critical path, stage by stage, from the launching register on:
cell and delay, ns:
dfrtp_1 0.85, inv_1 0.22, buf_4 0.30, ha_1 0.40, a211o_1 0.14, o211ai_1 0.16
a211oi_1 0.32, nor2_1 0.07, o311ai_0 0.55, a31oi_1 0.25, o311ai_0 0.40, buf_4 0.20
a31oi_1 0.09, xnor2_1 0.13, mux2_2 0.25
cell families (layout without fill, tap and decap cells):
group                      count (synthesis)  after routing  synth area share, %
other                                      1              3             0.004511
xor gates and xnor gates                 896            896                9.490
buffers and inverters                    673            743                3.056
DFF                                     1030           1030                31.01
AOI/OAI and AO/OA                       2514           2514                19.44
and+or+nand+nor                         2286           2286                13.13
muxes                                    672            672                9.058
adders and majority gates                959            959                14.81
[./run.sh]
#!/bin/bash
# OpenROAD 26Q1-2900-gdf79404cd8, Yosys 0.63+post, stock flow scripts
make -C /OpenROAD-flow-scripts/flow DESIGN_CONFIG=/design/flow/config.mk WORK_HOME=/design/flow/orfs finish
[./config.mk]
export PLATFORM = sky130hd
export DESIGN_NAME = fibonacci
export DESIGN_NICKNAME = fibonacci
export VERILOG_FILES = /design/flow/design.v
export SDC_FILE = /design/flow/constraint.sdc
export NUM_CORES = 4
export LEC_CHECK = 1
export CORE_UTILIZATION = 40
[./constraint.sdc]
current_design fibonacci

set clk_period 5.4
set clk_io_pct 0.2

create_clock -name clk0 -period $clk_period [get_ports {clk}]

set non_clock_inputs [all_inputs -no_clocks]
set_input_delay [expr $clk_period * $clk_io_pct] -clock clk0 $non_clock_inputs
set_output_delay [expr $clk_period * $clk_io_pct] -clock clk0 [all_outputs]
[./design.v]
package nn_pkg;
    parameter BITS       = 14;
    parameter QUANT_VAL  = (1 << BITS);    
    parameter DATA_WIDTH = 32;
    parameter NUM_LAYERS   = 2;
    parameter NUM_INPUTS   = 784;    
    parameter NUM_OUTPUTS  = 10;     
    parameter LAYER0_IN  = 784;
    parameter LAYER0_OUT = 10;
    parameter LAYER1_IN  = 10;
    parameter LAYER1_OUT = 10;
    parameter MAX_INPUT_SIZE  = 784;
    parameter MAX_OUTPUT_SIZE = 10;
    parameter MAX_WEIGHTS     = 7840;   
    parameter FIFO_DEPTH = 16;
    parameter DEBUG = 1;
    function automatic signed [DATA_WIDTH-1:0] dequantize;
        input signed [2*DATA_WIDTH-1:0] product;
        logic signed [2*DATA_WIDTH-1:0] adjusted;
        begin
            if (product < 0)
                adjusted = product + QUANT_VAL - 1;
            else
                adjusted = product;
            dequantize = adjusted >>> BITS;
        end
    endfunction
endpackage
package nn_pkg;
    parameter BITS       = 14;
    parameter QUANT_VAL  = (1 << BITS);    
    parameter DATA_WIDTH = 32;
    parameter NUM_LAYERS   = 2;
    parameter NUM_INPUTS   = 784;    
    parameter NUM_OUTPUTS  = 10;     
    parameter LAYER0_IN  = 784;
    parameter LAYER0_OUT = 10;
    parameter LAYER1_IN  = 10;
    parameter LAYER1_OUT = 10;
    parameter MAX_INPUT_SIZE  = 784;
    parameter MAX_OUTPUT_SIZE = 10;
    parameter MAX_WEIGHTS     = 7840;   
    parameter FIFO_DEPTH = 16;
    parameter DEBUG = 1;
    function automatic signed [DATA_WIDTH-1:0] dequantize;
        input signed [2*DATA_WIDTH-1:0] product;
        logic signed [2*DATA_WIDTH-1:0] adjusted;
        begin
            if (product < 0)
                adjusted = product + QUANT_VAL - 1;
            else
                adjusted = product;
            dequantize = adjusted >>> BITS;
        end
    endfunction
endpackage
module fibonacci(
  input logic clk, 
  input logic reset,
  input logic [15:0] din,
  input logic start,
  output logic [15:0] dout,
  output logic done );
    typedef enum logic [1:0] {IDLE, COMPUTE, DONE} state_t;
    state_t state, next_state;
    logic [15:0] count;
    logic [15:0] f1, f2;
    always_ff @(posedge clk, posedge reset)
    begin
        if ( reset == 1'b1 ) begin
            state <= IDLE;
            dout <= '0;
            done <= 1'b0;
            count <= '0;
            f1 <= '0;
            f2 <= '0;
        end else begin
            state <= next_state;
            case (state)
                IDLE: begin
                    done <= 1'b0;
                    if (start) begin
                        count <= din;
                        f1 <= 0;
                        f2 <= 1;
                        if (din == 0) dout <= 0;
                        else if (din == 1) dout <= 1;
                    end
                end
                COMPUTE: begin
                    count <= count - 1;
                    f1 <= f2;
                    f2 <= f1 + f2;
                end
                DONE: begin
                    done <= 1'b1;
                    if (din >= 2) dout <= f2;
                end
            endcase
        end
    end
    always_comb 
    begin
        next_state = state;
        case (state)
            IDLE: begin
                if (start) begin
                    if (din < 2) 
                        next_state = DONE;
                    else 
                        next_state = COMPUTE;
                end
            end
            COMPUTE: begin
                if (count == 2) 
                    next_state = DONE;
            end
            DONE: begin
                if (!start) 
                    next_state = IDLE;
            end
        endcase
    end
endmodule
==> impl_metrics.json <==
{
  "clock_skew_ps": 10.06,
  "ys_ff": 68,
  "synth-cells-yosys": 396,
  "drc": 0,
  "postCtsSetupRepairBufs": 0,
  "timing.final.max_slew_violations": 0,
  "finalWeightedCongestion": 0.8641,
  "numClockSinks": 68,
  "core.rowCount": 34,
  "initial_utilization_pct": 42.16,
  "cts.repair.resized": 0,
  "worst_hold_path_type": "reg -> reg",
  "layout.area.comb_um2": 1874,
  "clk_path_buf_depth": 2,
  "status": "finished, final reports clean",
  "cycle_use_final_pct": 64.67,
  "post_synth_instance_area_um2": 3749,
  "drt-wirelength-per-cell_um": 15.70,
  "synth.yosys.chip_area_um2": 3749,
  "fin_tns_setup_ps": 0,
  "hold-worst-slack_ps": 491.1,
  "top_layout_cell": "sky130_fd_sc_hd__dfrtp_1",
  "io_pins": 36,
  "vias_in_the_first_global_route": 2899,
  "global_route_wire_length_before_repair_um": 14430,
  "detailroute.via_count": 3039,
  "totalWireLength_um": 8524,
  "final_layout_top_logic_cells": "sky130_fd_sc_hd__dfrtp_1, sky130_fd_sc_hd__clkdlybuf4s50_1, sky130_fd_sc_hd__a21oi_1",
  "netlist.area_leader.share_pct": 44.73,
  "grt_antenna_before_repair": 0,
  "enable_flop_cells": 0,
  "yosys_warnings": 1,
  "avgSynthCellArea_um2": 9.466,
  "grt_remaining_overflow": 0,
  "power_per_cell_area_nw_per_um2": 518.1,
  "dieArea_um2": 9762,
  "ff_latch_area_um2": 1703,
  "detail_route.antenna_diodes": 0,
  "ys_async_sr_fraction_pct": 100.0,
  "irDropWorstVdd_uv": 268.0,
  "largest_area_cell": "sky130_fd_sc_hd__dfrtp_1",
  "worst-setup-path-type": "in -> reg",
  "setup.worst_path.end_class": "register",
  "crit_fanout": 17,
  "clock_insertion_delay_worst_skew_ps": 340,
  "post-dp-hpwl_um": 5727,
  "vias_per_cell": 5.597,
  "flow.area_growth_from_synthesis_pct": 16.79,
  "final.fill_count": 815,
  "min_period_ps": 3492,
  "worst_ep_required_time_ps": 5620,
  "top_cells_by_area": "sky130_fd_sc_hd__dfrtp_1, sky130_fd_sc_hd__ha_1, sky130_fd_sc_hd__a21oi_1",
  "ys_seq_share_pct": 45.43,
  "cap_violations": 0,
  "ctsHoldBuffers": 0,
  "synthesis.instances": 396,
  "chipWidth_um": 98.81,
  "grt_start_max_net_pins": 36,
  "total_leakage_power_nw": 1.836,
  "grtUsageTotal_pct": 18.96,
  "worst-slew-pin-transition_ps": 820.6,
  "cts.root.buffer_cell": "sky130_fd_sc_hd__clkbuf_8",
  "htree_levels": 3,
  "core_area_um2": 8891,
  "cts-buffers-inserted": 9,
  "clkSlewWorstSetupHoldPaths_ps": 70,
  "critical_path_arrival_ps": 3720,
  "cts_tree": "done",
  "timing.max_slew.rel_slack_pct": 45.29,
  "numPortBuffers": 35,
  "ant_nets": 0,
  "drtIter0Drc": 127,
  "dieHeight_um": 98.81,
  "rsz0062_at_grt": "false",
  "timing.final.hold_violations": 0,
  "maxClockFrequency_mhz": 286.4,
  "setup-violations-final": 0,
  "setup.worst_path.start_class": "input port",
  "drt_pass1_iterations": 4,
  "yosysUniqueCellTypes": 56,
  "layout-drive-gt1-share_pct": 7.816,
  "synth-main-ff-cell": "sky130_fd_sc_hd__dfrtp_1",
  "warnings": 26
}
cells in the mapped netlist (4+ instances only):
master                     instances
sky130_fd_sc_hd__o21a_1            6
sky130_fd_sc_hd__nand3_1          20
sky130_fd_sc_hd__nor3_1            5
sky130_fd_sc_hd__clkbuf_1         13
sky130_fd_sc_hd__a22o_1           17
sky130_fd_sc_hd__nand2_1          23
sky130_fd_sc_hd__ha_1             17
sky130_fd_sc_hd__o21ai_0          20
sky130_fd_sc_hd__a21o_1            6
sky130_fd_sc_hd__o22ai_1           6
sky130_fd_sc_hd__buf_2             4
sky130_fd_sc_hd__nor2_1           24
sky130_fd_sc_hd__dfrtp_1          67
sky130_fd_sc_hd__a21oi_1          31
sky130_fd_sc_hd__a31oi_1           5
sky130_fd_sc_hd__xor2_1            5
sky130_fd_sc_hd__mux2i_1           4
sky130_fd_sc_hd__o21ai_1          26
sky130_fd_sc_hd__a211oi_1          4
sky130_fd_sc_hd__inv_1            28
sky130_fd_sc_hd__nand4_1           5
sky130_fd_sc_hd__nand2b_1          5
sky130_fd_sc_hd__o22a_1            4
where the power goes:
group	internal (mW)	switching (mW)	leakage (nW)
clock network	0.166	0.194	0.0803
registers	0.685	0.156	0.834
logic	0.502	0.564	0.922
total	1.35	0.914	1.84
critical path, cell delays in order:
cell and delay, ps:
sky130_fd_sc_hd__clkdlybuf4s50_1 440, sky130_fd_sc_hd__nor4_1 470, sky130_fd_sc_hd__nand4_1 300, sky130_fd_sc_hd__o21a_1 280, sky130_fd_sc_hd__nor3_4 460, sky130_fd_sc_hd__buf_4 340, sky130_fd_sc_hd__mux2_1 340
layer usage:
layer / global-route usage, % / share of wire [%] / vias up
met5: 0 / 0 / -
met4: 4.133 / 2.3 / 0
met3: 2.309 / 3.4 / 17
met2: 28.35 / 44 / 61
met1: 30.79 / 50 / 1437
li1: - / - / 1524
path summary, 6_finish.rpt:
check | from | to | slack, ps | cells after the start
min in group asynchronous | reset | count[7]$_DFFE_PP0P_ | 1170 | 2
max reg2reg | f2[0]$_DFFE_PP0P_ | f2[14]$_DFFE_PP0P_ | 2940 | 9
min | done$_DFFE_PP0N_ | done$_DFFE_PP0N_ | 490 | 1
max | din[6] | dout[0]$_DFFE_PP0P_ | 1910 | 7
min reg2reg | done$_DFFE_PP0N_ | done$_DFFE_PP0N_ | 490 | 1
max in group asynchronous | reset | state[0]$_DFF_PP1_ | 3270 | 3
cell families (layout without fill, tap and decap cells):
logic type | count (synthesis) | count (layout) | synth area share [%]
AND-OR/OR-AND | 148 | 148 | 26.17
flip-flops | 68 | 68 | 45.43
AND/OR/NAND/NOR | 102 | 102 | 14.12
adder cells (fa/ha/maj) | 18 | 18 | 6.208
multiplexers | 5 | 5 | 1.369
buffers and inverters | 47 | 86 | 4.840
XOR/XNOR | 8 | 8 | 1.869
sequential cells by signal, indices dropped and copies added, names as in the netlist:
register and cells:
state 3, f1 16, count 16, f2 16, done 1, dout 16
per-stage QoR:
step / instances / util [%] / setup WS (ps) / cell area (um^2) / total power [mW]
after floorplan: 396 / - / 2610 / 3749 / 1.680
after global placement: 527 / 47.42 / 1613 / 4217 / 1.895
after detailed placement: 527 / 47.42 / 1526 / 4217 / 1.899
after CTS: 543 / 49.24 / 1894 / 4378 / 2.279
after global routing: 543 / 49.24 / 1729 / 4378 / 2.472
final: 543 / 49.24 / 1908 / 4378 / 2.268
cell type report:
class	count	share of cell area, %
Timing Repair Buffer	41	9.031
Sequential cell	68	38.90
Clock inverter	4	0.6002
Tap cell	108	3.087
Clock buffer	12	3.087
Inverter	29	2.486
Multi-Input combinational cell	281	42.81
Power and IR drop assume default switching activity.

◆ PROBLEM STATEMENT: Word for word, restate the entries from the first line to the line that has "export DESIGN_NICKNAME = fibonacci", both included, and nothing else.

◆ ANSWER SPACE:
critical path, stage by stage, from the launching register on:
cell and delay, ns:
dfrtp_1 0.85, inv_1 0.22, buf_4 0.30, ha_1 0.40, a211o_1 0.14, o211ai_1 0.16
a211oi_1 0.32, nor2_1 0.07, o311ai_0 0.55, a31oi_1 0.25, o311ai_0 0.40, buf_4 0.20
a31oi_1 0.09, xnor2_1 0.13, mux2_2 0.25
cell families (layout without fill, tap and decap cells):
group                      count (synthesis)  after routing  synth area share, %
other                                      1              3             0.004511
xor gates and xnor gates                 896            896                9.490
buffers and inverters                    673            743                3.056
DFF                                     1030           1030                31.01
AOI/OAI and AO/OA                       2514           2514                19.44
and+or+nand+nor                         2286           2286                13.13
muxes                                    672            672                9.058
adders and majority gates                959            959                14.81
[./run.sh]
#!/bin/bash
# OpenROAD 26Q1-2900-gdf79404cd8, Yosys 0.63+post, stock flow scripts
make -C /OpenROAD-flow-scripts/flow DESIGN_CONFIG=/design/flow/config.mk WORK_HOME=/design/flow/orfs finish
[./config.mk]
export PLATFORM = sky130hd
export DESIGN_NAME = fibonacci
export DESIGN_NICKNAME = fibonacci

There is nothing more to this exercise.